Nester v. Allegiance Healthcare Corp., 162 F. Supp. 2d 901, 902 (S.D. Ohio 2001), involved a claim that plaintiffs had been promised "transition benefits" to terminate their employment with Baxter International, Inc. and join a company that had been spun off by Baxter. The court found that even if such a commitment had been made, the new company was free under ERISA to modify or terminate any of the promised transition payments. Id. at 908. Here, the clear and plain language of the contract between plaintiff and defendant, entered into to resolve a pre-existing dispute between them, expressly conferred upon plaintiff the rights he is now seeking to enforce without providing any escape clause for defendant to modify or terminate them.
Finally, in Denniston v. Taylor, No. 98-CV-3579, 2004 U.S. Dist.
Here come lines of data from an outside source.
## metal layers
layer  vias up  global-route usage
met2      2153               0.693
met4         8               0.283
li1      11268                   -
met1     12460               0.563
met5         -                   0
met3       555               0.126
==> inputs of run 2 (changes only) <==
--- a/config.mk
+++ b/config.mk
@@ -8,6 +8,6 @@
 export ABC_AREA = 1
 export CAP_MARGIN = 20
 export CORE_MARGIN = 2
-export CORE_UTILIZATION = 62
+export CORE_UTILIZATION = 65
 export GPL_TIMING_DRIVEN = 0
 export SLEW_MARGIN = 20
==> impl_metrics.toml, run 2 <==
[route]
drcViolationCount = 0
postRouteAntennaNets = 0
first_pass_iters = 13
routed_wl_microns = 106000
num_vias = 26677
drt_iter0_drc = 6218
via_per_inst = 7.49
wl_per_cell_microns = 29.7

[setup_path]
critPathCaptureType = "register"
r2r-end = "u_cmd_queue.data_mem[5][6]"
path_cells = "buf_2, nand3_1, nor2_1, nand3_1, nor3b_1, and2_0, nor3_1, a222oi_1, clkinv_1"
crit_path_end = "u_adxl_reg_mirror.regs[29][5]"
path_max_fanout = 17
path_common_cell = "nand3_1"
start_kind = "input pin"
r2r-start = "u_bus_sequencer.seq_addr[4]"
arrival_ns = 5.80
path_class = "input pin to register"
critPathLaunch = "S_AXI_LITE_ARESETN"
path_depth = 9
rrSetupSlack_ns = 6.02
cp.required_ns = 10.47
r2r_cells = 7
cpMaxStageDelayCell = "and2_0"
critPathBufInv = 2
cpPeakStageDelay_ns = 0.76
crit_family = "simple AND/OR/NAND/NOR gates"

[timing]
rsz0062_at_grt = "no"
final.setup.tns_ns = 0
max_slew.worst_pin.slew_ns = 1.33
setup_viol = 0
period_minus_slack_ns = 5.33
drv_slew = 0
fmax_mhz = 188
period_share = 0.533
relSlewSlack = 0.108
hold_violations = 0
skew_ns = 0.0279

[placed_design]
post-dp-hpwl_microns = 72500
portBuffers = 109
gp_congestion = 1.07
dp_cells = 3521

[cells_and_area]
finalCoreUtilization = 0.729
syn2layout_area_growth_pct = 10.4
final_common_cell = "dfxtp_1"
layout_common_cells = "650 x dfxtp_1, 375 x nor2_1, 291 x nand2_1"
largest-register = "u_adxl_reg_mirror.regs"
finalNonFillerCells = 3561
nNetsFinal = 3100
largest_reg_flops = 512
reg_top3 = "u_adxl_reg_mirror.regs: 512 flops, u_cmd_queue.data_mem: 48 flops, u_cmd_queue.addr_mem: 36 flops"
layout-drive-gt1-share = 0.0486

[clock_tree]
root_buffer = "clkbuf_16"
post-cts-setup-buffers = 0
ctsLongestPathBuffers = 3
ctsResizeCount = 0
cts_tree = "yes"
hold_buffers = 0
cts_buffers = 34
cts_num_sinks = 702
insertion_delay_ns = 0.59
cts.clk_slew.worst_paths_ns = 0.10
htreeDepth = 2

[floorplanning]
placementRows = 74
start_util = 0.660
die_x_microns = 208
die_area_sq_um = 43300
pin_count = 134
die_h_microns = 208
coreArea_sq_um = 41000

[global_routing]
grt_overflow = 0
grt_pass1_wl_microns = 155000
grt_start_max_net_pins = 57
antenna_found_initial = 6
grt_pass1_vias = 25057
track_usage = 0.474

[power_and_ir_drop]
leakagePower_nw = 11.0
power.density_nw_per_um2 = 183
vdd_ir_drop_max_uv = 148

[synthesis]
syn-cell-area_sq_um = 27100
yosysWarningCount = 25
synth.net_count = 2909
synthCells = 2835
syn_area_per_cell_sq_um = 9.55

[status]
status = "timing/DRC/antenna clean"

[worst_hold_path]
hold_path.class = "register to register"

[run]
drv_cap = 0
This design comes from an exercise in tuning for small area, a short achievable clock period and few clock cycles on the open sky130 flow, not from production work. In this exercise RTL edits were held to simulation tests only and were not proved equivalent to the original.

== lane 1 ==
==> flow/design.v <==
package sbda_pkg;
	localparam int VALUE_WIDTH_DEF = 32;
	localparam int BITS_PER_STAGE = 4;
	localparam int ND = 10;
	localparam int BW = 4 * (ND - 1) + 2;
	function automatic logic [BW-1:0] dabble1(input logic [BW-1:0] b, input logic bit_in);
		logic [BW-1:0] r;
		logic          c;
		c = bit_in;
		for (int d = 0; d < ND - 1; d++) begin
			logic d3, d2, d1, d0;
			{d3, d2, d1, d0} = b[d*4 +: 4];
			r[d*4]     = c;
			r[d*4 + 1] = (!d3 && !d2 && d0) || (d2 && d1 && !d0) || (d3 && !d0);
			r[d*4 + 2] = (d3 && !d0) || (!d2 && d1) || (d1 && d0);
			r[d*4 + 3] = (d3 && d0) || (d2 && !d1 && !d0);
			c = d3 || (d2 && (d1 || d0));
		end
		r[BW-2] = c;
		r[BW-1] = b[BW-2];
		dabble1 = r;
	endfunction
endpackage
module sbda_conv #(
	parameter int VALUE_WIDTH = sbda_pkg::VALUE_WIDTH_DEF
) (
	input  logic                          clk,
	input  logic                          arst_n,
	input  logic                          up_valid,
	output logic                          up_ready,
	input  logic [VALUE_WIDTH-1:0]        value,
	output logic                          dn_valid,
	input  logic                          dn_ready,
	output logic                          dn_neg,
	output logic [sbda_pkg::BW-1:0]       dn_bcd
);
	localparam int W  = VALUE_WIDTH;
	localparam int NN = W / 4;
	localparam int CW = $clog2(NN);
	localparam int BW = sbda_pkg::BW;
	logic          neg;
	logic [NN-1:0] nib_z, nib_f, low_z, nz;
	logic [CW-1:0] k0m1;
	logic          k0_z;
	logic [NN-1:0] above, top_oh, sel;
	logic [3:0]    f_nib;
	logic          f_bo;
	logic          f_busy;    
	logic          f_wait;    
	logic [CW-1:0] f_cnt;
	assign neg = value[W-1];
	always_comb begin
		for (int j = 0; j < NN; j++) begin
			nib_z[j] = (value[j*4 +: 4] == 4'h0);
			nib_f[j] = (value[j*4 +: 4] == 4'hF);
		end
		low_z[0] = 1'b1;
		for (int j = 1; j < NN; j++) low_z[j] = low_z[j-1] & nib_z[j-1];
		for (int j = 0; j < NN; j++)
			nz[j] = neg ? (!nib_f[j] || (!nib_z[j] && (j == 0 || nib_z[j == 0 ? 0 : j-1]))) : !nib_z[j];
		above[NN-1] = 1'b0;
		for (int j = NN - 2; j >= 0; j--) above[j] = above[j+1] | nz[j+1];
		for (int j = 0; j < NN; j++) begin
			top_oh[j] = (nz[j] || j == 0) && !above[j];
			sel[j]    = f_busy ? (f_cnt == CW'(j)) : top_oh[j];
		end
		k0_z  = !above[0];
		k0m1  = '0;
		f_nib = '0;
		f_bo  = 1'b0;
		for (int j = 0; j < NN; j++) begin
			if (top_oh[j]) k0m1 = k0m1 | CW'(j - 1);
			if (sel[j]) begin
				f_nib = f_nib | value[j*4 +: 4];
				f_bo  = f_bo | !low_z[j];
			end
		end
	end
	logic          c_v, c_first, c_last, c_neg, c_bo;
	logic [3:0]    c_nib;
	logic [BW-1:0] bcd;
	logic          d_done, d_neg;
	logic          d_accept, handoff, c_free, c_free_sure;
	logic          fetch_first, fetch_next;
	assign handoff     = d_done && dn_ready;
	assign d_accept    = c_v && (!d_done || dn_ready);
	assign c_free      = !c_v || d_accept;
	assign c_free_sure = !(c_v && c_first && d_done);
	assign fetch_first = up_valid && !f_busy && !f_wait && c_free;
	assign fetch_next  = f_busy && ((f_cnt == '0) ? c_free_sure : c_free);
	logic          rdy_q, rdy_nx;
	logic          f_wait_nx, f_busy_nx, c_v_nx, c_first_nx, d_done_nx;
	logic [CW-1:0] f_cnt_nx;
	always_comb begin
		f_wait_nx  = fetch_first && k0_z;
		f_busy_nx  = fetch_first ? !k0_z : (f_busy && !(fetch_next && f_cnt == '0));
		f_cnt_nx   = fetch_first ? k0m1 : (fetch_next ? f_cnt - 1'b1 : f_cnt);
		c_v_nx     = (fetch_first || fetch_next) || (c_v && !d_accept);
		c_first_nx = (fetch_first || fetch_next) ? fetch_first : c_first;
		d_done_nx  = d_accept ? c_last : (d_done && !handoff);
		rdy_nx     = f_wait_nx || (f_busy_nx && (f_cnt_nx == '0) && !(c_v_nx && c_first_nx && d_done_nx));
	end
	assign up_ready = rdy_q;
	always_ff @(posedge clk or negedge arst_n) begin
		if (!arst_n) begin
			f_busy <= 1'b0;
			f_wait <= 1'b0;
			rdy_q  <= 1'b0;
			c_v    <= 1'b0;
			d_done <= 1'b0;
		end else begin
			rdy_q <= rdy_nx;
			if (f_wait) f_wait <= 1'b0;
			if (fetch_first) begin
				if (k0_z) f_wait <= 1'b1;
				else f_busy <= 1'b1;
			end else if (fetch_next && f_cnt == '0) begin
				f_busy <= 1'b0;
			end
			if (fetch_first || fetch_next) c_v <= 1'b1;
			else if (d_accept) c_v <= 1'b0;
			if (d_accept) d_done <= c_last;
			else if (handoff) d_done <= 1'b0;
		end
	end
	always_ff @(posedge clk) begin
		if (fetch_first) f_cnt <= k0m1;
		else if (fetch_next) f_cnt <= f_cnt - 1'b1;
		if (fetch_first || fetch_next) begin
			c_nib   <= f_nib;
			c_bo    <= f_bo;
			c_neg   <= neg;
			c_first <= fetch_first;
			c_last  <= f_busy ? (f_cnt == '0) : k0_z;
		end
	end
	logic [3:0]    mbits;
	logic [BW-1:0] b_nx, b_dd, b_fv;
	always_comb begin
		logic orb;
		orb = c_bo;
		for (int t = 0; t < 4; t++) begin
			mbits[t] = c_nib[t] ^ (c_neg & orb);
			orb = orb | c_nib[t];
		end
		b_dd = bcd;
		for (int t = 3; t >= 0; t--) b_dd = sbda_pkg::dabble1(b_dd, mbits[t]);
		b_fv = '0;
		b_fv[7:0] = (mbits >= 4'd10) ? {4'd1, mbits - 4'd10} : {4'd0, mbits};
		b_nx = c_first ? b_fv : b_dd;
	end
	always_ff @(posedge clk) begin
		if (d_accept) begin
			bcd <= b_nx;
			if (c_first) d_neg <= c_neg;
		end
	end
	assign dn_valid = d_done;
	assign dn_neg   = d_neg;
	assign dn_bcd   = bcd;
endmodule
module sbda_ser (
	input  logic                    clk,
	input  logic                    arst_n,
	input  logic                    up_valid,
	output logic                    up_ready,
	input  logic                    up_neg,
	input  logic [sbda_pkg::BW-1:0] up_bcd,
	output logic                    char_valid,
	input  logic                    char_ready,
	output logic [7:0]              character,
	output logic                    last
);
	localparam int ND = sbda_pkg::ND;
	localparam int BW = sbda_pkg::BW;
	logic          s_busy, s_neg, s_atl;
	logic [3:0]    s_idx;
	logic [BW-1:0] s_bcd;
	logic          o_v, o_dash, o_last;
	logic [3:0]    o_lo;
	logic          emit, fin, load;
	logic [3:0]    lead, dig;
	logic [4*ND-1:0] bcd_ext;
	assign emit     = s_busy && (!o_v || char_ready);
	assign fin      = emit && s_atl;
	assign up_ready = !s_busy || fin;
	assign load     = up_valid && up_ready;
	always_comb begin
		lead = 4'd0;
		for (int d = 0; d < ND - 1; d++) if (up_bcd[d*4 +: 4] != 4'd0) lead = 4'(d);
		if (up_bcd[BW-1:BW-2] != 2'd0) lead = 4'(ND - 1);
		bcd_ext = {2'b00, s_bcd};
		dig = bcd_ext[s_idx*4 +: 4];
	end
	always_ff @(posedge clk or negedge arst_n) begin
		if (!arst_n) begin
			s_busy <= 1'b0;
			o_v    <= 1'b0;
		end else begin
			if (load) s_busy <= 1'b1;
			else if (fin) s_busy <= 1'b0;
			if (emit) o_v <= 1'b1;
			else if (char_ready) o_v <= 1'b0;
		end
	end
	always_ff @(posedge clk) begin
		if (emit) begin
			o_dash <= s_neg;
			o_lo   <= s_neg ? 4'hD : dig;
			o_last <= s_atl;
		end
		if (load) begin
			s_neg <= up_neg;
			s_idx <= lead;
			s_bcd <= up_bcd;
			s_atl <= !up_neg && (lead == 4'd0);
		end else if (emit) begin
			if (s_neg) begin
				s_neg <= 1'b0;
				s_atl <= (s_idx == 4'd0);
			end else begin
				s_idx <= s_idx - 1'b1;
				s_atl <= (s_idx == 4'd1);
			end
		end
	end
	assign char_valid = o_v;
	assign character  = {3'b001, !o_dash, o_lo};
	assign last       = o_last;
endmodule
module signed_binary_to_decimal_ascii_top #(
	parameter int VALUE_WIDTH = sbda_pkg::VALUE_WIDTH_DEF
) (
	input  logic                          clk,
	input  logic                          arst_n,
	input  logic                          value_valid,
	output logic                          value_ready,
	input  logic signed [VALUE_WIDTH-1:0] value,
	output logic                          char_valid,
	input  logic                          char_ready,
	output logic [7:0]                    character,
	output logic                          last
);
	logic                    cv_valid;
	logic                    cv_ready;
	logic                    cv_neg;
	logic [sbda_pkg::BW-1:0] cv_bcd;
	sbda_conv #(
		.VALUE_WIDTH(VALUE_WIDTH)
	) u_conv (
		.clk      (clk),
		.arst_n   (arst_n),
		.up_valid (value_valid),
		.up_ready (value_ready),
		.value    (value),
		.dn_valid (cv_valid),
		.dn_ready (cv_ready),
		.dn_neg   (cv_neg),
		.dn_bcd   (cv_bcd)
	);
	sbda_ser u_ser (
		.clk        (clk),
		.arst_n     (arst_n),
		.up_valid   (cv_valid),
		.up_ready   (cv_ready),
		.up_neg     (cv_neg),
		.up_bcd     (cv_bcd),
		.char_valid (char_valid),
		.char_ready (char_ready),
		.character  (character),
		.last       (last)
	);
endmodule
==> flow/config.mk <==
export PLATFORM = sky130hd
export DESIGN_NAME = signed_binary_to_decimal_ascii_top
export DESIGN_NICKNAME = signed_binary_to_decimal_ascii_top
export VERILOG_FILES = /design/flow/design.v
export SDC_FILE = /design/flow/constraint.sdc
export NUM_CORES = 4
export LEC_CHECK = 0
export ABC_AREA = 1
export CAP_MARGIN = 20
export CORE_MARGIN = 2
export CORE_UTILIZATION = 40
export SETUP_SLACK_MARGIN = 2.0
export SLEW_MARGIN = 20
==> flow/constraint.sdc <==
create_clock -name core_clock -period 4.0 [get_ports {clk}]
set_input_delay 0.8000 -clock core_clock [delete_from_list [all_inputs] [get_ports {clk}]]
set_output_delay 0.8000 -clock core_clock [all_outputs]
set_load 0.01 [all_outputs]
standard.sh (not shown) runs the stock make flow with config.mk's settings and CLKGATE_MAP_FILE= SYNTH_SCRIPT=/design/flow/synth_recipe.tcl, a recipe that flattens the netlist after the stock synthesis.
==> flow/flow/run.sh <==
#!/bin/bash
# Standard layout, with the port buffers made from buf_4 cells instead of the default pick.
bash standard.sh BUFFER_PORTS_ARGS="-buffer_cell sky130_fd_sc_hd__buf_4" finish > standard.log 2>&1
Testbench counts of lane 1, summed over its fixed seeds: cycles 22,057.
The inputs of lane 5 differ from those of lane 1 as listed below.
diff --git a/flow/design.v b/flow/design.v
--- a/flow/design.v
+++ b/flow/design.v
@@ -42,12 +42,9 @@
 	logic [NN-1:0] nib_z, nib_f, low_z, nz;
 	logic [CW-1:0] k0m1;
 	logic          k0_z;
-	logic [NN-1:0] above, top_oh, sel;
-	logic [3:0]    f_nib;
-	logic          f_bo;
-	logic          f_busy;    
-	logic          f_wait;    
-	logic [CW-1:0] f_cnt;
+	logic [NN-1:0] p_f, p_bo;
+	logic [3:0]    p_nib [NN];
+	logic [CW-1:0] p_idx [NN];
 	assign neg = value[W-1];
 	always_comb begin
 		for (int j = 0; j < NN; j++) begin
@@ -58,24 +55,28 @@
 		for (int j = 1; j < NN; j++) low_z[j] = low_z[j-1] & nib_z[j-1];
 		for (int j = 0; j < NN; j++)
 			nz[j] = neg ? (!nib_f[j] || (!nib_z[j] && (j == 0 || nib_z[j == 0 ? 0 : j-1]))) : !nib_z[j];
-		above[NN-1] = 1'b0;
-		for (int j = NN - 2; j >= 0; j--) above[j] = above[j+1] | nz[j+1];
 		for (int j = 0; j < NN; j++) begin
-			top_oh[j] = (nz[j] || j == 0) && !above[j];
-			sel[j]    = f_busy ? (f_cnt == CW'(j)) : top_oh[j];
-		end
-		k0_z  = !above[0];
-		k0m1  = '0;
-		f_nib = '0;
-		f_bo  = 1'b0;
-		for (int j = 0; j < NN; j++) begin
-			if (top_oh[j]) k0m1 = k0m1 | CW'(j - 1);
-			if (sel[j]) begin
-				f_nib = f_nib | value[j*4 +: 4];
-				f_bo  = f_bo | !low_z[j];
+			p_f[j]   = nz[j];
+			p_nib[j] = value[j*4 +: 4];
+			p_bo[j]  = !low_z[j];
+			p_idx[j] = CW'(j - 1);
+		end
+		for (int w = 1; w < NN; w = w * 2) begin
+			for (int j = 0; j + w < NN; j = j + 2 * w) begin
+				if (p_f[j+w]) begin
+					p_nib[j] = p_nib[j+w];
+					p_bo[j]  = p_bo[j+w];
+					p_idx[j] = p_idx[j+w];
+				end
+				p_f[j] = p_f[j] | p_f[j+w];
 			end
 		end
-	end
+		k0m1  = p_idx[0];
+		k0_z  = !(|nz[NN-1:1]);
+	end
+	logic          f_busy;    
+	logic          f_wait;    
+	logic [CW-1:0] f_cnt;
 	logic          c_v, c_first, c_last, c_neg, c_bo;
 	logic [3:0]    c_nib;
 	logic [BW-1:0] bcd;
@@ -127,8 +128,8 @@
 		if (fetch_first) f_cnt <= k0m1;
 		else if (fetch_next) f_cnt <= f_cnt - 1'b1;
 		if (fetch_first || fetch_next) begin
-			c_nib   <= f_nib;
-			c_bo    <= f_bo;
+			c_nib   <= f_busy ? value[f_cnt*4 +: 4] : p_nib[0];
+			c_bo    <= f_busy ? !low_z[f_cnt] : p_bo[0];
 			c_neg   <= neg;
 			c_first <= fetch_first;
 			c_last  <= f_busy ? (f_cnt == '0) : k0_z;
Lane 5 completed every stage of the flow, and the final layout passed the timing, design-rule and antenna checks. When the final numbers for lane 5 and lane 1 were put side by side, the headroom to the max-slew limit turned out to be smaller in lane 1. met3 layer wire length in the routed design was lower in lane 1 than in lane 5. Lane 5 vs. lane 1: count of clock-net buffers in the final layout down 1, cell count after synthesis grew by 61. Looking only at least setup slack across all paths after layout, and setting everything else aside, the higher value of lane 5 and lane 1 goes to lane 1. On via count of the first global-routing pass: lane 5 sits above lane 1. NOTE: wire length of the first global-routing pass in lane 5 exceeds that of lane 1. Diff lane 1 -> lane 5: cell count now larger, overall track demand over capacity in global routing now larger, time the worst path needs with I/O delays and setup now larger. Lane 1 → lane 5: area of the core region now sits higher; overall die height went up.
Testbench counts of lane 5, summed over its fixed seeds: cycles 22,057.

-- re-timing with driven ports --
How much do the figures lean on ideal ports? The routed layouts below were timed once more, with nothing changed but the port constraints.
Step 1 (the two cells are an assumption about what drives the block):
set clk [get_ports {clk}]
set_driving_cell -lib_cell sky130_fd_sc_hd__clkbuf_16 $clk
set_driving_cell -lib_cell sky130_fd_sc_hd__buf_2 [delete_from_list [all_inputs] $clk]
Step 2 moves the port delays by t, midway between the first and last clock arrival at a register: inputs arrive t later, outputs are due t later. That takes back most of the time a late clock gives input paths.
a / b / c = ideal / step 1 / step 2; a / b = the first two.
| run | t, ns | slack for setup (ns) | worst setup path at the end | worst register clock-pin slew, ns | pins driven straight from the clock port |
|---|---|---|---|---|---|
| lane 1 | 0.391 | 1.945 / 1.945 / 1.668 | input to register | 0.08 / 0.08 | 1 |
| lane 5 | 0.386 | 1.862 / 1.862 / 1.551 | input to register | 0.07 / 0.07 | 1 |
After both steps every run listed still meets setup and hold. The setup slack of lane 5, which loses most, moves by 0.000 ns with the drivers and by -0.311 ns with both steps.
LEXIS 1512, *17 (S.D.N.Y. Feb. 6, 2004), while the court found that a breach of contract claim asserted by plaintiff failed on the merits, it recognized that "[a]t least to the extent of his damages claims that are not dependent on plan formulae for measurement," plaintiff's claim was not preempted. Here, although under Biggers I must find that plaintiff's claims are preempted, the individualized nature of the claims is underscored by the fact that the standard for measuring his monetary damages is not "Plan formulae" but rather the cost of obtaining insurance coverage on his own to substitute for the coverage to which he was entitled under the settlement agreement.
In sum, I find that plaintiff's claims are preempted by ERISA. However, I find that plaintiff's rights, stemming from the settlement agreement, are individualized and do not coincide with the rights of the retirees who are the members of the retiree class in the Illinois litigation. Therefore, plaintiff's motion to remand will be denied but defendant's motion to dismiss will likewise be denied. The action will proceed in this court with plaintiff's claims being recast as an ERISA claim. A separate order to that effect is being entered herewith.
ORDER
For the reasons stated in the accompanying memoranda, it is, this 7th day of September 2004ORDERED
1. Plaintiff's motion to remand is denied;
2. Defendant's motion to dismiss is denied; and
3. Plaintiff's breach of contract claims are recast as a claim under ERISA.